== Segment start ==

From an optimization exercise on the open Yosys and OpenROAD flow, aimed at small area, a short achievable clock period and few clock cycles per item; shortcuts taken in it are not production practice.

the baseline:
==> module cell_check, before the edit <==
module cell_check (
    input  wire        clk,
    input  wire        rst,
    input  wire        in_valid,
    output wire        in_ready,
    input  wire [31:0] in_data,      
    input  wire [3:0]  in_stream,    
    output reg         res_valid,    
    output reg  [1:0]  res_kind,     
    output reg  [3:0]  res_stream,
    output reg  [15:0] res_lost      
);
    localparam [31:0] POLY_R = 32'hEDB8_8320;    
    localparam [31:0] HC     = 32'h76AD_8866;
    localparam [1023:0] FM = {32'h826880EF, 32'hC35CC098, 32'hE3C6E0A3, 32'h71E37051, 32'hBA9938C7, 32'hDF241C8C, 32'h6F920E46, 32'hB5A187CC, 32'hD8B84309, 32'h6C5C2184, 32'hB446902D, 32'hD84BC8F9, 32'hEE4D6493, 32'h7726B249, 32'h3B935924, 32'h1DC9AC92, 32'h8C8C56A6, 32'h46462B53, 32'h232315A9, 32'h11918AD4, 32'h08C8C56A, 32'h046462B5, 32'h805AB1B5, 32'hC245D835, 32'h6122EC1A, 32'h3091760D, 32'h9A203BE9, 32'h4D101DF4, 32'h26880EFA, 32'h1344077D, 32'h09A203BE, 32'h04D101DF};
    function [31:0] crc_shift32;
        input [31:0] x;
        integer j;
        begin
            for (j = 0; j < 32; j = j + 1)
                crc_shift32[j] = ^(x & FM[32*j +: 32]);
        end
    endfunction
    function [31:0] bswap;
        input [31:0] w;
        bswap = {w[7:0], w[15:8], w[23:16], w[31:24]};
    endfunction
    localparam [1:0] S_W0  = 2'd0,   
                     S_W1  = 2'd1,   
                     S_PRE = 2'd2,   
                     S_DAT = 2'd3;   
    reg  [1:0]  st;
    reg         rdy;         
    reg  [6:0]  wcnt;        
    reg  [31:0] cx;          
    reg         dec;         
    reg  [31:0] acc;         
    wire        take = in_valid & rdy_st;
    wire        last = (wcnt == 7'd66);
    reg         idle;
    reg  [15:0] seq;         
    reg  [3:0]  cs;          
    wire        rdy_st = (st == S_W0) || (st == S_DAT);
    assign in_ready = rdy;
    always @(posedge clk) begin
        if (st == S_W1)
            cx <= ~bswap({5'd0, acc[27:17], acc[7:0], in_data[31:24]});
        else if (st == S_PRE)
            cx <= crc_shift32(cx) ^ bswap(acc);
        else if (st == S_DAT && take)
            cx <= crc_shift32(cx) ^ (last ? ~in_data : bswap(in_data));
        if (st == S_PRE)
            wcnt <= 7'd0;
        else if (take)
            wcnt <= wcnt + 7'd1;
        dec <= 1'b0;
        rdy <= 1'b1;
        if (rst)
            st <= S_W0;
        else begin
            case (st)
            S_W0:
                if (take) begin
                    st  <= S_W1;
                    rdy <= 1'b0;
                end
            S_W1: begin
                rdy <= 1'b0;
                if (in_valid) st <= S_PRE;
            end
            S_PRE: st <= S_DAT;
            default:
                if (take && last) begin
                    st  <= S_W0;
                    dec <= 1'b1;
                end
            endcase
        end
    end
    reg  [16:0] ring [0:15];
    reg  [3:0]  head;
    reg  [15:0] lseq;        
    reg         lsync;
    reg  [3:0]  lid;
    reg         dirty;       
    wire        hit   = (head == lid);
    wire        fetch = (lid != cs) && !dirty && (head == cs);
    integer k;
    always @(posedge clk) begin
        ring[0] <= hit ? {lsync & ~rst, lseq} : {ring[15][16] & ~rst, ring[15][15:0]};
        for (k = 1; k < 16; k = k + 1)
            ring[k] <= {ring[k-1][16] & ~rst, ring[k-1][15:0]};
        head <= rst ? 4'd0 : head + 4'd1;
    end
    reg  [4:0]  hcnt;
    reg         hbusy, hdone, hdr_ok;
    reg         dq;          
    wire [15:0] delta = idle ? seq : (lsync ? (lseq ^ seq) : 16'd0);
    wire [31:0] macc  = acc[0] ? ((acc >> 1) ^ POLY_R) : (acc >> 1);
    always @(posedge clk) begin
        if (st == S_W0 && take)
            acc <= in_data;
        else if (hbusy)
            acc <= (hcnt == 5'd0) ? 32'd0 : (macc ^ (dq ? HC : 32'd0));
        if (rst || dec) begin
            hbusy  <= 1'b0;
            hdone  <= 1'b0;
        end else if (!hbusy && !hdone && hdr_ok && lid == cs) begin
            hbusy <= 1'b1;
            hcnt  <= 5'd0;
        end else if (hbusy) begin
            dq   <= delta[{~hcnt[3], hcnt[2:0]}];
            hcnt <= hcnt + 5'd1;
            if (hcnt == 5'd16) begin
                hbusy <= 1'b0;
                hdone <= 1'b1;
            end
        end
        if (rst || dec)
            hdr_ok <= 1'b0;
        else if (st == S_PRE)
            hdr_ok <= 1'b1;
    end
    reg         ok_a, ok_b, dec2;
    wire [15:0] expv   = lsync ? lseq : seq;
    wire [15:0] exp1   = expv + 16'd1;
    wire [15:0] seq1   = seq + 16'd1;
    wire [15:0] nseq   = ok_a ? exp1 : seq1;
    wire        kind2  = !idle && !ok_a && ok_b;
    wire        upd    = dec2 && !idle && (ok_a || ok_b);
    always @(posedge clk) begin
        ok_a <= (cx == acc);                   
        ok_b <= (cx == 32'd0);                 
        dec2 <= dec & ~rst;
        if (rst) begin
            lsync <= 1'b0;
            dirty <= 1'b0;
            lid   <= 4'd0;
        end else if (upd) begin
            lseq  <= nseq;
            lsync <= 1'b1;
            dirty <= 1'b1;
        end else if (fetch) begin
            lseq  <= ring[15][15:0];
            lsync <= ring[15][16];
            lid   <= cs;
        end else if (hit)
            dirty <= 1'b0;
        if (st == S_PRE) begin
            cs   <= in_stream;
            seq  <= {acc[7:0], in_data[31:24]};
            idle <= (acc[31:28] == 4'd0);
        end
        res_valid  <= dec2 & ~rst;
        res_kind   <= idle ? (ok_a ? 2'd1 : 2'd3) : (ok_a ? 2'd0 : (ok_b ? 2'd2 : 2'd3));
        res_stream <= cs;
        res_lost   <= kind2 ? (seq - lseq) : 16'd0;
    end
endmodule
make LEC_CHECK=0 CAP_MARGIN=20 CORE_MARGIN=2 CORE_UTILIZATION=40 CTS_BUF_LIST=sky130_fd_sc_hd__clkbuf_8 CTS_CLUSTER_DIAMETER=50 CTS_CLUSTER_SIZE=20 SETUP_SLACK_MARGIN=5 SLEW_MARGIN=20 finish   # period 8.0 ns
run.sh (not shown) runs the stock make flow with config.mk's settings and CLKGATE_MAP_FILE= SYNTH_SCRIPT=/design/flow/synth_recipe.tcl, a recipe that flattens the netlist after the stock synthesis.
Modified inputs, the candidate compared to the baseline
-- flow/design.v --
<<< the baseline, line 31
                     S_DAT = 2'd3;   
    reg  [1:0]  st;
    reg         rdy;         
    reg  [6:0]  wcnt;        
    reg  [31:0] cx;          
    reg         dec;         
    reg  [31:0] acc;         
    wire        take = in_valid & rdy_st;
    wire        last = (wcnt == 7'd66);
    reg         idle;
    reg  [15:0] seq;         
    reg  [3:0]  cs;          
    wire        rdy_st = (st == S_W0) || (st == S_DAT);
    assign in_ready = rdy;
    always @(posedge clk) begin
>>> the candidate, line 31
                     S_DAT = 2'd3;   
    reg  [1:0]  st;
    reg         rdy;
    reg  [6:0]  wcnt;        
    reg  [31:0] cx;          
    reg         dec;         
    reg  [31:0] acc;         
    wire        take = in_valid & rdy;
    wire        last = (wcnt == 7'd66);
    wire        idle = res_kind[0];
    wire [15:0] seq  = res_lost;
    wire [3:0]  cs   = res_stream;
    assign in_ready = rdy;
    always @(posedge clk) begin
<<< the baseline, line 55
            wcnt <= wcnt + 7'd1;
        dec <= 1'b0;
        rdy <= 1'b1;
        if (rst)
            st <= S_W0;
        else begin
            case (st)
            S_W0:
>>> the candidate, line 54
            wcnt <= wcnt + 7'd1;
        dec <= 1'b0;
        if (rst) begin
            st  <= S_W0;
            rdy <= 1'b0;
        end else begin
            case (st)
            S_W0:
<<< the baseline, line 64
                    st  <= S_W1;
                    rdy <= 1'b0;
                end
            S_W1: begin
                rdy <= 1'b0;
                if (in_valid) st <= S_PRE;
            end
            S_PRE: st <= S_DAT;
            default:
                if (take && last) begin
>>> the candidate, line 63
                    st  <= S_W1;
                    rdy <= 1'b0;
                end else
                    rdy <= 1'b1;
            S_W1: if (in_valid) st <= S_PRE;
            S_PRE: begin
                st  <= S_DAT;
                rdy <= 1'b1;
            end
            default:
                if (take && last) begin
<<< the baseline, line 124
    reg         ok_a, ok_b, dec2;
    wire [15:0] expv   = lsync ? lseq : seq;
    wire [15:0] exp1   = expv + 16'd1;
    wire [15:0] seq1   = seq + 16'd1;
    wire [15:0] nseq   = ok_a ? exp1 : seq1;
    wire        kind2  = !idle && !ok_a && ok_b;
    wire        upd    = dec2 && !idle && (ok_a || ok_b);
>>> the candidate, line 124
    reg         ok_a, ok_b, dec2;
    wire [15:0] expv   = lsync ? lseq : seq;
    wire [15:0] nseq   = (ok_a ? expv : seq) + 16'd1;
    wire        kind2  = !idle && !ok_a && ok_b;
    wire        upd    = dec2 && !idle && (ok_a || ok_b);
<<< the baseline, line 147
        end else if (hit)
            dirty <= 1'b0;
        if (st == S_PRE) begin
            cs   <= in_stream;
            seq  <= {acc[7:0], in_data[31:24]};
            idle <= (acc[31:28] == 4'd0);
        end
        res_valid  <= dec2 & ~rst;
        res_kind   <= idle ? (ok_a ? 2'd1 : 2'd3) : (ok_a ? 2'd0 : (ok_b ? 2'd2 : 2'd3));
        res_stream <= cs;
        res_lost   <= kind2 ? (seq - lseq) : 16'd0;
    end
endmodule
>>> the candidate, line 145
        end else if (hit)
            dirty <= 1'b0;
        res_valid <= dec2 & ~rst;
        if (st == S_PRE) begin
            res_stream  <= in_stream;
            res_lost    <= {acc[7:0], in_data[31:24]};
            res_kind[0] <= (acc[31:28] == 4'd0);
        end else if (dec2) begin
            res_kind <= idle ? (ok_a ? 2'd1 : 2'd3) : (ok_a ? 2'd0 : (ok_b ? 2'd2 : 2'd3));
            res_lost <= kind2 ? (seq - lseq) : 16'd0;
        end
    end
endmodule
Findings:
Having completed the whole flow, the candidate delivered a layout that passed the timing, DRC and antenna checks.
Compared with the baseline, in the candidate sequential area share after synthesis went down by 1.4 points; number of cells on the critical path went down by 3; global-route usage went up by 0.65 points; synthesis-stage register bit count went down by 21.
The candidate reports its start-to-end type of the worst setup path as reg2out while the baseline reports in2reg.
Diff the baseline -> the candidate | setup slack | decrease of 67 ps
Function was not checked in any run of this note: the RTL went through the layout flow alone.

afterwards: timing with drivers on the ports:
The flow's constraints put no driver on any port. The routed layouts listed below were extracted and timed again, unchanged, in two steps.
Step 1, drivers: a clkbuf_16 drives clk and a buf_2 each remaining input, both assumed.
Step 2 also shifts input and output timing later by t, the mid clock arrival at the registers, as if the neighbouring blocks saw the same clock.
Three values: ideal, step 1, step 2; two values: the first two.
run | shift t [ns] | setup WS [ns] | worst hold slack (ns) | worst slew at a driven data input, ns
the baseline | 0.625 | 5.117 / 5.137 / 4.513 | 0.313 / 0.313 / 0.313 | 0.07
the candidate | 0.611 | 5.049 / 5.001 / 4.490 | 0.325 / 0.325 / 0.325 | 0.04
After both steps setup and hold are still met in every run listed. For the baseline, which loses most, drivers alone change the setup slack by +0.020 ns; drivers and shift together by -0.604 ns.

== Segment end ==

• **How to complete this task**:
State, as a bare number, how many lines of the listing hold the word "both".

• **Your solution**:
2